• [How to complete this task]
Your answer should be the lines below from the one with "105 | 131 |" to the one with "hold endpoints to", both included, given again exactly and with nothing added.

Stored data:
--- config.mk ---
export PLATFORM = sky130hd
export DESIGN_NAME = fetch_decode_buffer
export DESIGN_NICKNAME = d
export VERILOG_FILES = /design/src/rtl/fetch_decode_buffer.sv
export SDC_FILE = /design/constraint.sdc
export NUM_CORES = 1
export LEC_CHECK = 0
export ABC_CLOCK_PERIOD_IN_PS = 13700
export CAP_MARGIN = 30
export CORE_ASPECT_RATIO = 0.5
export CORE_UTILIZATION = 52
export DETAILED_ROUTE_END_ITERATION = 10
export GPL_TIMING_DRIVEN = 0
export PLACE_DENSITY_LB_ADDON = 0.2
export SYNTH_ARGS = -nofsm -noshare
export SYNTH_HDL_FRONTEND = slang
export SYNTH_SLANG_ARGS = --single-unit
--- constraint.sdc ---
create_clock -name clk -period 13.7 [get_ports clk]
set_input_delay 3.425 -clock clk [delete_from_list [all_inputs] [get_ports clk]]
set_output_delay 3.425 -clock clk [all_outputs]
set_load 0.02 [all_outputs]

...

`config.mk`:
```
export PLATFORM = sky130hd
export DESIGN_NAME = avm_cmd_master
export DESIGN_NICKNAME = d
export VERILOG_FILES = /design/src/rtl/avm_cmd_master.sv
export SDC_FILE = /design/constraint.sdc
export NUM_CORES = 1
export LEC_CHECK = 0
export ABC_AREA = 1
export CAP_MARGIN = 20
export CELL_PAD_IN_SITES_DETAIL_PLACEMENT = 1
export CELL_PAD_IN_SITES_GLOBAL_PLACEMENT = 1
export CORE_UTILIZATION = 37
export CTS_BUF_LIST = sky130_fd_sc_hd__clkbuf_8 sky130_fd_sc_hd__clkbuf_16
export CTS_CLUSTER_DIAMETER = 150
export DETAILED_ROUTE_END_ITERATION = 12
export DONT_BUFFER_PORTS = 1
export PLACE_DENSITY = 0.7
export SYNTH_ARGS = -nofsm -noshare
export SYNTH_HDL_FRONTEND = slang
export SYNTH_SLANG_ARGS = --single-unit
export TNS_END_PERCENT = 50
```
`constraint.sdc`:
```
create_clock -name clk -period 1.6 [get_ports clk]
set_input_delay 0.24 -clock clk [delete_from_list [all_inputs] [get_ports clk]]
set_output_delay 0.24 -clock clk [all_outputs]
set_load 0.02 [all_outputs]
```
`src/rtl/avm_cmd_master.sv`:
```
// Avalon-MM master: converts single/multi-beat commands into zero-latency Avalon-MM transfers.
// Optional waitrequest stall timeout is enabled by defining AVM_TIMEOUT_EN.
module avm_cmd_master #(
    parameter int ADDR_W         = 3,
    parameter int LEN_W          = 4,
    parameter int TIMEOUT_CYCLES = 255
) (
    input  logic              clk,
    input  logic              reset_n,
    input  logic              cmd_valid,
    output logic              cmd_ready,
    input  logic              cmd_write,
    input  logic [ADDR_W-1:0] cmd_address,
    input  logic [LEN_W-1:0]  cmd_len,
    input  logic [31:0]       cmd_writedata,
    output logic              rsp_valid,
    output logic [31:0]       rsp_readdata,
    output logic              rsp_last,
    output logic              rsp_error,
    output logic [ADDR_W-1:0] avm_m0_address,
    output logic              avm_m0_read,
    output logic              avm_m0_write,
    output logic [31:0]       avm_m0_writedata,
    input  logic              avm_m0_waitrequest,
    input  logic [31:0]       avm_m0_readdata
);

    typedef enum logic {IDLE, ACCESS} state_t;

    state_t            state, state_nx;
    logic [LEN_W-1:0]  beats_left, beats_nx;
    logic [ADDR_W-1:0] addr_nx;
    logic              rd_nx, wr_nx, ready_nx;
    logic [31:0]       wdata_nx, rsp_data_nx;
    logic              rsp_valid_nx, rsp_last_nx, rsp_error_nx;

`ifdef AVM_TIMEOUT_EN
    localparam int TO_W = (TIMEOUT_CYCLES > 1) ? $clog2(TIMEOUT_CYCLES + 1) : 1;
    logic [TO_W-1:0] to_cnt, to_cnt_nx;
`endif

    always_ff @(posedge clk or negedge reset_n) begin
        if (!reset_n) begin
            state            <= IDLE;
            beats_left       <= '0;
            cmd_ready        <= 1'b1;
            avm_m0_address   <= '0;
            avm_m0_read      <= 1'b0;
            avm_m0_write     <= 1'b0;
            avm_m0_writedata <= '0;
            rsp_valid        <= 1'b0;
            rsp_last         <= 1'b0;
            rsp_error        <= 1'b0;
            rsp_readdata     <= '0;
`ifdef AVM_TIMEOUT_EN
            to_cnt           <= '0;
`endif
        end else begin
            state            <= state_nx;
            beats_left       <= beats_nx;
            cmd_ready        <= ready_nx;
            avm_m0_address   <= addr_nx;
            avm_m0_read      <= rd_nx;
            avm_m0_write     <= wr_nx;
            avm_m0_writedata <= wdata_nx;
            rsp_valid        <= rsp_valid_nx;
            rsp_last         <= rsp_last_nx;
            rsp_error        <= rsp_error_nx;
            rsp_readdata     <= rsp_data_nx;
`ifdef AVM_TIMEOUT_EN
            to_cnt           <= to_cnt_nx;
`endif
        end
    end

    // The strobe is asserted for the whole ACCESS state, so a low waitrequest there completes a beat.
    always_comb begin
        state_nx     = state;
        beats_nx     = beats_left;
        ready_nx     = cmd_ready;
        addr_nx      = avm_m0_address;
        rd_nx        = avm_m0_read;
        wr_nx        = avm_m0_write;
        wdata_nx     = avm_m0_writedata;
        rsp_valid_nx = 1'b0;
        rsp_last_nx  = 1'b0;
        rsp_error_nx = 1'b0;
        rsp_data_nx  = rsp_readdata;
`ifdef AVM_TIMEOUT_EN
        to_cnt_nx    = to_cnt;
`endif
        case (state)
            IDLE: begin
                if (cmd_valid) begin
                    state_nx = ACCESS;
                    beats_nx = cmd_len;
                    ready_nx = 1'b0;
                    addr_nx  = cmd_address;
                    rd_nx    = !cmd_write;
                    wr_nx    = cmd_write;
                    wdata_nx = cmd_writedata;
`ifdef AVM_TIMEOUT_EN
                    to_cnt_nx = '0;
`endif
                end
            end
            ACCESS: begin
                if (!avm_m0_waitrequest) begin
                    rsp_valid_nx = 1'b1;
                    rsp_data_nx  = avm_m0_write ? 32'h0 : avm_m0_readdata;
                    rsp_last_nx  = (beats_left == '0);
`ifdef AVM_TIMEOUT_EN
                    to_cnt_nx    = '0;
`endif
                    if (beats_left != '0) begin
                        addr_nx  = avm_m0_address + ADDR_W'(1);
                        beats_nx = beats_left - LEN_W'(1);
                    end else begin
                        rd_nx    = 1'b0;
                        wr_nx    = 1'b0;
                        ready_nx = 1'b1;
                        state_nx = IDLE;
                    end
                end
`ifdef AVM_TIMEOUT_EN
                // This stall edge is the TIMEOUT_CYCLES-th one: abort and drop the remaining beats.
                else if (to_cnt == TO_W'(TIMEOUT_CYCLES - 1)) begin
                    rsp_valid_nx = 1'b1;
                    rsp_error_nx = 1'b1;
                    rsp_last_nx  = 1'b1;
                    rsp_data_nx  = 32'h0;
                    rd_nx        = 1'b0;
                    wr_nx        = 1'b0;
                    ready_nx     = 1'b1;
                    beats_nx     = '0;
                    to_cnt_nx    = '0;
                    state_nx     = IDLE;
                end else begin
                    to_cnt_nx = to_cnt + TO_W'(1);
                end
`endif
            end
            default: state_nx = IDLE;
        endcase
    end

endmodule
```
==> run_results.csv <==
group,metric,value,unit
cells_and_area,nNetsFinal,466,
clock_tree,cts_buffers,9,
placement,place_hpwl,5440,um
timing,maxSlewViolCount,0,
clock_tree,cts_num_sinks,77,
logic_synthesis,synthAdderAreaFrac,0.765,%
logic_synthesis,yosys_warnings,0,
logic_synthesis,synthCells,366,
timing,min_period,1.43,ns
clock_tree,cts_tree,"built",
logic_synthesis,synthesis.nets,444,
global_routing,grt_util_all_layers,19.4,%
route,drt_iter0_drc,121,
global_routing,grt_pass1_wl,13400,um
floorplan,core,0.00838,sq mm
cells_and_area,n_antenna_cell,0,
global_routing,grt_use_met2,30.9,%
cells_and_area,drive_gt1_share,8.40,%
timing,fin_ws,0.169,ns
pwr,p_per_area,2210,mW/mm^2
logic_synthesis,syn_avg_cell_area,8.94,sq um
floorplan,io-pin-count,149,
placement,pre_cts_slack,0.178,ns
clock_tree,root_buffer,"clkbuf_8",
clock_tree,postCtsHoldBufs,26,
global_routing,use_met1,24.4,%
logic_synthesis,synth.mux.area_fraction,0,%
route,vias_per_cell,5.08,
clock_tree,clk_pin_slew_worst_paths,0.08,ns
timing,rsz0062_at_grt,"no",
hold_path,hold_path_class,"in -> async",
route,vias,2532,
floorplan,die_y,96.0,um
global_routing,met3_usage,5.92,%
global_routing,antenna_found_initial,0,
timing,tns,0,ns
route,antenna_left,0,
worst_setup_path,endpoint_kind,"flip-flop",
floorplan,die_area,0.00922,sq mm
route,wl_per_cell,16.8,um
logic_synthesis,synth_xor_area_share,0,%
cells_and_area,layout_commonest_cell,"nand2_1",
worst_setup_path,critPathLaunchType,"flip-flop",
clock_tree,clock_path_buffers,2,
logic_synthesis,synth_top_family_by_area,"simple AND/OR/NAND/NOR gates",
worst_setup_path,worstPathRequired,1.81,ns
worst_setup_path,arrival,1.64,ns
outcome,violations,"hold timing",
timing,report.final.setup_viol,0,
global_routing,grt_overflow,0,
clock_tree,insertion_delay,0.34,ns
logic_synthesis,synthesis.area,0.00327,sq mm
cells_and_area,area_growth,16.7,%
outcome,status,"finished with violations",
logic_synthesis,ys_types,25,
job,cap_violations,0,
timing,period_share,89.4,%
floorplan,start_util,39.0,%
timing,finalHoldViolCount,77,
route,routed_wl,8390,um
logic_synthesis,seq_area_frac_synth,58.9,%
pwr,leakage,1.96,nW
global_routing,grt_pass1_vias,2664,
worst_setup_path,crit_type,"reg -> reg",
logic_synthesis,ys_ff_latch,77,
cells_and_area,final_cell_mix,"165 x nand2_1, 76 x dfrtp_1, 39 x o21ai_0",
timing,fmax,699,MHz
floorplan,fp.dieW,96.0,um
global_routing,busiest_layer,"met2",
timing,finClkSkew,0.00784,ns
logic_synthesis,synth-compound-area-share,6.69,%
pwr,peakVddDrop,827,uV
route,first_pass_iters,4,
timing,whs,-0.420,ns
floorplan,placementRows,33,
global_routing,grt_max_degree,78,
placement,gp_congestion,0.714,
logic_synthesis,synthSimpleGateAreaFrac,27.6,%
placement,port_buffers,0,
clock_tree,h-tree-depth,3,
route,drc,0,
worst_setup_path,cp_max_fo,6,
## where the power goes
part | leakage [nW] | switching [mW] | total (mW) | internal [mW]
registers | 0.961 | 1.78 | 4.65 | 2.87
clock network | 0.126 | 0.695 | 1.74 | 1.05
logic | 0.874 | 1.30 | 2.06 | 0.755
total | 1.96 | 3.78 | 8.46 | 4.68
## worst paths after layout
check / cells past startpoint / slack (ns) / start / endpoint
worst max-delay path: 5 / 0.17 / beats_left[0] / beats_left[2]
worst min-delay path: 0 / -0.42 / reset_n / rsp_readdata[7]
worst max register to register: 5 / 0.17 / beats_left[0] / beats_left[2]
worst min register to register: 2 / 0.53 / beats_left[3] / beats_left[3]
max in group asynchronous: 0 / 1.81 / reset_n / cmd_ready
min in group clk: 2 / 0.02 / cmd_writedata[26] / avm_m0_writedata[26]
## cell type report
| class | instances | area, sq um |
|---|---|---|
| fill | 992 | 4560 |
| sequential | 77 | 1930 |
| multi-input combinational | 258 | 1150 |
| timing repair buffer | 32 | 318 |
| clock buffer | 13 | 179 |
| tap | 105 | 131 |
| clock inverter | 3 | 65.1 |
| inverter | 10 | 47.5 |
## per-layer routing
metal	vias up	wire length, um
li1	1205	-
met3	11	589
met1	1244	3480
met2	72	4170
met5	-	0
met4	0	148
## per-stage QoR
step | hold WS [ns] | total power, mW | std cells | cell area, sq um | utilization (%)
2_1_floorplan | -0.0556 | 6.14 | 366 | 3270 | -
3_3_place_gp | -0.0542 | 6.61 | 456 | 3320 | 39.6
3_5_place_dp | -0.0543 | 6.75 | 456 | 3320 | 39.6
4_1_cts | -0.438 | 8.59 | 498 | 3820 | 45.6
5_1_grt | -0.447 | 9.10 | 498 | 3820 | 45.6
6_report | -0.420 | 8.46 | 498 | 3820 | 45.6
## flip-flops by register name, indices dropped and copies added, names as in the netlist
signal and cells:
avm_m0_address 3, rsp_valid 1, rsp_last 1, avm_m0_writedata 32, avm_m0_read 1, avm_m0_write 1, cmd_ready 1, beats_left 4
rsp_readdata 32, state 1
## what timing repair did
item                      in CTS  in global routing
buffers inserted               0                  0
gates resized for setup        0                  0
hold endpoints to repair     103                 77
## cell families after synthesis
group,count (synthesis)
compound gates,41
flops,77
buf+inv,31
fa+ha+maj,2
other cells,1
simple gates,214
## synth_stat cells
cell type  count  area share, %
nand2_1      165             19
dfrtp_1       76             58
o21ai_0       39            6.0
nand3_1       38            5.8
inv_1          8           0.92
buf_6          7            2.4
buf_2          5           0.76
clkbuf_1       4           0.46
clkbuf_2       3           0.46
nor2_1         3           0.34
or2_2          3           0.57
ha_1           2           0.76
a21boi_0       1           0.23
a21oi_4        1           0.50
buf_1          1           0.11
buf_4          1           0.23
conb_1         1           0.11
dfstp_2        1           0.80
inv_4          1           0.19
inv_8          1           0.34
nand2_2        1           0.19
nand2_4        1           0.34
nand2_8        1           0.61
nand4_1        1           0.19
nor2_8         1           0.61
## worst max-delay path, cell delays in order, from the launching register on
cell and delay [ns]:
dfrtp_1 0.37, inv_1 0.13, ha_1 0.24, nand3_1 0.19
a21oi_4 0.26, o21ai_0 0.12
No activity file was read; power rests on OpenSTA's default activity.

• [Answer box]
| tap | 105 | 131 |
| clock inverter | 3 | 65.1 |
| inverter | 10 | 47.5 |
## per-layer routing
metal	vias up	wire length, um
li1	1205	-
met3	11	589
met1	1244	3480
met2	72	4170
met5	-	0
met4	0	148
## per-stage QoR
step | hold WS [ns] | total power, mW | std cells | cell area, sq um | utilization (%)
2_1_floorplan | -0.0556 | 6.14 | 366 | 3270 | -
3_3_place_gp | -0.0542 | 6.61 | 456 | 3320 | 39.6
3_5_place_dp | -0.0543 | 6.75 | 456 | 3320 | 39.6
4_1_cts | -0.438 | 8.59 | 498 | 3820 | 45.6
5_1_grt | -0.447 | 9.10 | 498 | 3820 | 45.6
6_report | -0.420 | 8.46 | 498 | 3820 | 45.6
## flip-flops by register name, indices dropped and copies added, names as in the netlist
signal and cells:
avm_m0_address 3, rsp_valid 1, rsp_last 1, avm_m0_writedata 32, avm_m0_read 1, avm_m0_write 1, cmd_ready 1, beats_left 4
rsp_readdata 32, state 1
## what timing repair did
item                      in CTS  in global routing
buffers inserted               0                  0
gates resized for setup        0                  0
hold endpoints to repair     103                 77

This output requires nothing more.